++++ SUPPLIED MATERIAL

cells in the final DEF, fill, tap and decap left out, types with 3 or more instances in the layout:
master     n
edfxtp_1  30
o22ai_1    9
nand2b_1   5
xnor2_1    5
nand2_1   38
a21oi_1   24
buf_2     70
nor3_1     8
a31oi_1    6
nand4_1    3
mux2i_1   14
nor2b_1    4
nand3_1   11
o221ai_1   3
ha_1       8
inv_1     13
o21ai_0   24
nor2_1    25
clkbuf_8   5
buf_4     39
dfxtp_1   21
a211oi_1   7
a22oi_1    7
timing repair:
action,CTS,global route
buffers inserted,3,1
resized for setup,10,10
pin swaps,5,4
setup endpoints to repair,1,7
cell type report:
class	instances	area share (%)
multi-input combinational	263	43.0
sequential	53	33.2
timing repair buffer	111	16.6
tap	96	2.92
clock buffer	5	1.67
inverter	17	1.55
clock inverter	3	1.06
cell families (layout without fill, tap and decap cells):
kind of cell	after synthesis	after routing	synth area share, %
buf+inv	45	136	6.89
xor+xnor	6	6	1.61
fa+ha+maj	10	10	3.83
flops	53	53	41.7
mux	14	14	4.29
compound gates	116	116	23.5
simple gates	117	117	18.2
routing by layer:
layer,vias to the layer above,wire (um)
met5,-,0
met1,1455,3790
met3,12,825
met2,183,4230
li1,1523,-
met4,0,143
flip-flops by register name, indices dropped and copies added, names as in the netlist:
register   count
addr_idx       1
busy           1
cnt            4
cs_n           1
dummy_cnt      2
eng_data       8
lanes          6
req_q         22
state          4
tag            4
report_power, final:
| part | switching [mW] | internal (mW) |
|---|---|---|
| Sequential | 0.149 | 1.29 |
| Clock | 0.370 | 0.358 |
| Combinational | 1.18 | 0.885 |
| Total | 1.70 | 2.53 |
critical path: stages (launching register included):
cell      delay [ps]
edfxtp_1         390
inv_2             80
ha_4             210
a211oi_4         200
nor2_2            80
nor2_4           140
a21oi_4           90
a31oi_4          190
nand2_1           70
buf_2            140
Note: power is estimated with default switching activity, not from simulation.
**src/hdl/qspi_bus_pkg.sv**
```systemverilog
package qspi_bus_pkg;

	// four pulses per SPI clock, sck is high in the upper two
	typedef enum logic [1:0] {
		PH_LOW0  = 2'd0,	// sck low, bus settles
		PH_LOW1  = 2'd1,	// sck low, controller changes dout
		PH_HIGH0 = 2'd2,	// sck rising, sram latches
		PH_HIGH1 = 2'd3		// sck high, controller samples din
	} phase_e;

	typedef struct packed {
		phase_e ph;			// current pulse
		logic drive_edge;	// first clock of PH_LOW1
		logic sample_edge;	// first clock of PH_HIGH1
	} phase_t;

	typedef struct packed {
		logic [3:0] dout;	// value per lane
		logic [3:0] oe;		// output enable per lane, 1 drives the pin
	} lane_drive_t;

endpackage

```
**src/hdl/qspi_phase_gen.sv**
```systemverilog
`timescale 1ns/1ps

module qspi_phase_gen (
	input  logic                 clk,
	input  logic                 rst_n,
	input  logic                 run,		// step the phase while high
	input  logic [15:0]          bauddiv,	// clocks per phase, minus one
	output qspi_bus_pkg::phase_t phase,
	output logic                 sck
);

	logic [15:0] timer;						// clocks left in this phase
	qspi_bus_pkg::phase_e ph;				// current phase
	qspi_bus_pkg::phase_e prev_ph;			// phase one clock ago, for edge strobes

	always_ff @(posedge clk) begin
		if (!rst_n || !run) begin
			timer   <= bauddiv;				// park at the start of a cycle
			ph      <= qspi_bus_pkg::PH_LOW0;
			prev_ph <= qspi_bus_pkg::PH_LOW0;	// equal to ph so no strobe fires
		end else begin
			prev_ph <= ph;
			if (timer == 16'd0) begin
				timer <= bauddiv;			// reload for the next phase
				ph    <= qspi_bus_pkg::phase_e'(ph + 2'd1);	// wraps HIGH1 -> LOW0
			end else begin
				timer <= timer - 16'd1;
			end
		end
	end

	// strobes fire on the first clock of a phase only
	always_comb begin
		phase.ph          = ph;
		phase.drive_edge  = (ph == qspi_bus_pkg::PH_LOW1) &&
			(prev_ph != qspi_bus_pkg::PH_LOW1);
		phase.sample_edge = (ph == qspi_bus_pkg::PH_HIGH1) &&
			(prev_ph != qspi_bus_pkg::PH_HIGH1);
	end

	assign sck = (ph == qspi_bus_pkg::PH_HIGH0) ||
		(ph == qspi_bus_pkg::PH_HIGH1);		// high for the second half cycle

endmodule

```
**config.mk**
```make
export PLATFORM = sky130hd
export DESIGN_NAME = qspi_phase_gen
export DESIGN_NICKNAME = d
export VERILOG_FILES = /design/src/hdl/qspi_bus_pkg.sv /design/src/hdl/qspi_phase_gen.sv
export SDC_FILE = /design/constraint.sdc
export NUM_CORES = 1
export LEC_CHECK = 0
export BUFFER_PORTS_ARGS = -buffer_cell sky130_fd_sc_hd__buf_2
export CAP_MARGIN = 25
export CORE_MARGIN = 5
export CORE_UTILIZATION = 55
export DETAILED_ROUTE_END_ITERATION = 6
export GPL_ROUTABILITY_DRIVEN = 0
export PLACE_DENSITY = 0.93
export SKIP_LAST_GASP = 1
export SYNTH_ARGS = -nofsm -noshare
export SYNTH_HDL_FRONTEND = slang
export SYNTH_SLANG_ARGS = --single-unit
export TNS_END_PERCENT = 20
```
**constraint.sdc**
```tcl
create_clock -name clk -period 4.7 [get_ports clk]
set_input_delay 0.47 -clock clk [delete_from_list [all_inputs] [get_ports clk]]
set_output_delay 0.47 -clock clk [all_outputs]
set_load 0.1 [all_outputs]
```
==> After elaboration in Yosys (flattened, before gate mapping) <==
Cells that the tools add are included.
Widths: inputs -> output; s select.
{ "totals": {"register_bits": 20, "wordCells": 19, "out_inout_bits": 5} }
{ "op_classes": {"add_sub_neg": 2, "reduce_logical": 7, "n_eq_ne": 5, "n_mux": 2} }
{ "op_table": {"columns": ["op", "count"], "rows": [
  ["$mux 16", 2],
  ["$logic_not 16->1", 1],
  ["$sub 16x1->16 const B", 1],
  ["$eq 2x2->1 const B", 2],
  ["$add 2x1->2 const B", 1],
  ["$eq 2x1->1 const B", 1],
  ["$logic_and 1x1->1", 2],
  ["$logic_not 1->1", 2],
  ["$logic_or 1x1->1", 2],
  ["$ne 2x1->1 const B", 1],
  ["$ne 2x2->1 const B", 1]
]} }

==> Longest topological paths before layout <==
Gate-level depths: netlist of run 1.
{ "depth": {"word_depth": 3, "depth_mapped": 7, "mapped_depth_nobuf": 7} }

==> Least setup slack after synthesis of run 1 <==
No wires, ideal clock.
{ "synth_path": {"path_type": "register -> output", "start": "reg ph[0]", "end": "out phase[0] in the netlist's numbering", "stages_incl_launch_ff": 3, "arrival_time_ns": 3.490, "setup_slack_ns": 0.740, "required_ns": 4.230, "path_cell_list": "dfxtp_1 ha_1 a21boi_0"} }
{ "synth_lines": {"columns": ["item", "line", "source"], "rows": [
  ["start, declared", "qspi_phase_gen.sv:13", "qspi_bus_pkg::phase_e ph;"],
  ["start signal, assigned", "qspi_phase_gen.sv:19", "ph <= qspi_bus_pkg::PH_LOW0;"],
  ["start signal, assigned", "qspi_phase_gen.sv:25", "ph <= qspi_bus_pkg::phase_e'(ph + 2'd1);"],
  ["end, declared", "qspi_phase_gen.sv:8", "output qspi_bus_pkg::phase_t phase,"]
]} }

==> Final worst setup path of run 1 <==
{ "layout_path": {"start": "reg ph[0]", "end": "out sck"} }
{ "layout_between": {"elab_chain_len": 2, "word_cells_on_any_way": 3} }
{ "layout_rtl": {"columns": ["item", "line", "source"], "rows": [
  ["$eq 2x2->1 (on tied branches)", "qspi_phase_gen.sv:41, qspi_phase_gen.sv:42", null],
  ["$logic_or 1x1->1 *", "qspi_phase_gen.sv:41", "assign sck = (ph == qspi_bus_pkg::PH_HIGH0) ||"],
  ["end, declared", "qspi_phase_gen.sv:9", "output logic sck"]
]} }
Mark *: on every way between the ends. The rest lies on a longest branch, timed or not.

==> metrics.md, run 1 <==
| Metric | Value |
|---|---|
| Status | `completed` |
| Number of synthesized register bits | `20` |
| Final setup margin | `2690 ps` |
| Yosys top cell area share | `39.8%` |
| Hold path startpoint | `bauddiv[5]` |
| WHS Endpoint | `timer[5]` |
| Syn Area/Cell | `8.60 sq um` |
| Prevailing post-synth register cell | `dfxtp_1` |
| Critical path required time | `4230 ps` |
| FF-to-FF path depth | `7` |
| First-pass GRT wire length | `2.85 mm` |
| Largest net degree at the start of global routing | `31` |
| Syn-to-layout area delta | `15.8%` |
| GR Overflow Total | `0` |
| Routed vias/inst | `4.98` |
| Commonest cells post-synth | `20 x dfxtp_1, 19 x nand2_1, 14 x o21ai_0` |
| Max-slew headroom | `68.4%` |
| Drt first-iter violations | `6` |
| Synthesized instance count | `117` |
| Die height | `52.8 um` |
| Final #Nets | `167` |
| Critical path launch point type | `flop` |
| Unrepaired setup endpoints after global routing | `false` |
| Vias in the first global route | `709` |
| Area leader, netlist | `dfxtp_1` |
| Root Buffer | `clkbuf_4` |
| Hold crit path type | `input pin to flop` |
| Syn nets | `141` |
| Cell Area, Synth | `1010 sq um` |
| Yosys cell types | `30` |
| Post-synth EDFFs | `0` |
| Sequential cell area | `400 sq um` |
| Crit. End Element | `output port` |
| Layout cell share with drive strength beyond 1 | `22.7%` |
| Max Cap Viol | `0` |
| P_leak | `0.000508 uW` |
| Core box area | `1730 sq um` |
| PD cells | `275 nW/um^2` |
| Worst path top cell family by delay | `flip-flops` |
| Num rows | `15` |
| Crit path kind | `flop to output port` |
| Slew @ Worst Pin | `470 ps` |
| Synth area leaders | `dfxtp_1 40%, nand2_1 7.1%, o21ai_0 7.0%` |
| PortBufs | `23` |
| PostCTS Resize Cnt | `0` |
| Met2 WL | `837 um` |
| Yosys warning total | `0` |
| Worst Hold Slack | `358 ps` |
| Worst-path cell chain | `inv_1 > ha_1 > or2_2 > buf_2` |
| Peak VDD IR | `0.207 mV` |
| Slowest cell on crit path | `dfxtp_1` |
| Top sig layer | `met4` |
| Worst path max stage delay | `420 ps` |
| CTS max path bufs | `2` |
| FMAX | `0.499 GHz` |
| Area occupied by multi-input gates | `569 sq um` |
| Register area share after synthesis | `39.8%` |
| Pre-CTS setup slack | `2760 ps` |
| Worst path buffer plus inverter count | `2` |
| # fillers | `147` |
| Die area | `2780 sq um` |
| Detailed Route WL | `1.76 mm` |
| Reg clk slew, reported paths | `100 ps` |
| Clk Latency, worst-skew pair | `300 ps` |
| # Post-CTS Setup Buffers | `0` |
| # clock sinks | `20` |
| Final Hold Fails | `0` |
| Crit path DAT | `1540 ps` |
| Antenna diodes | `0` |
| DP HPWL | `1.39 mm` |
| Sum of negative setup slack | `0 ps` |
| Worst hold stages | `2` |
| Reg-to-reg endpoint | `timer[12]` |
| WL per Instance | `10.6 um` |
| Met1 Wirelength | `784 um` |
| Skew final | `5.58 ps` |
| H-tree levels | `1` |
| Worst r2r src | `timer[0]` |
| Routed Antenna Nets | `0` |
| I/O pins | `24` |
| Period minus WS final | `2010 ps` |
| GRT Total Usage | `13.9%` |
| # hold bufs at CTS | `0` |
| Reg2Reg Setup Slack | `2740 ps` |
| Worst Setup SP | `ph[0]` |
| First-pass DRT Iterations | `4` |
| Crit share post-route | `42.7%` |
| Setup violators final | `0` |
| Met3 wire len | `99 um` |
| # DRC | `0` |
| Synth async-reset ratio | `0%` |
| Final Max Slew Viols | `0` |
| Initial antenna violation count | `0` |
| Initial Util | `58.3%` |
| CTS Buf Count | `3` |
| Chip Width | `52.8 um` |
| Most frequent cell after synthesis | `dfxtp_1` |
| CTS tree | `built` |
| Via count | `826` |
| Crit Path Max Fanout | `5` |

++++++++

HOW TO COMPLETE THIS TASK -
Across the whole listing above, report each line that includes "instances".

SOLUTION FOR THIS PROBLEM -
cells in the final DEF, fill, tap and decap left out, types with 3 or more instances in the layout:
class	instances	area share (%)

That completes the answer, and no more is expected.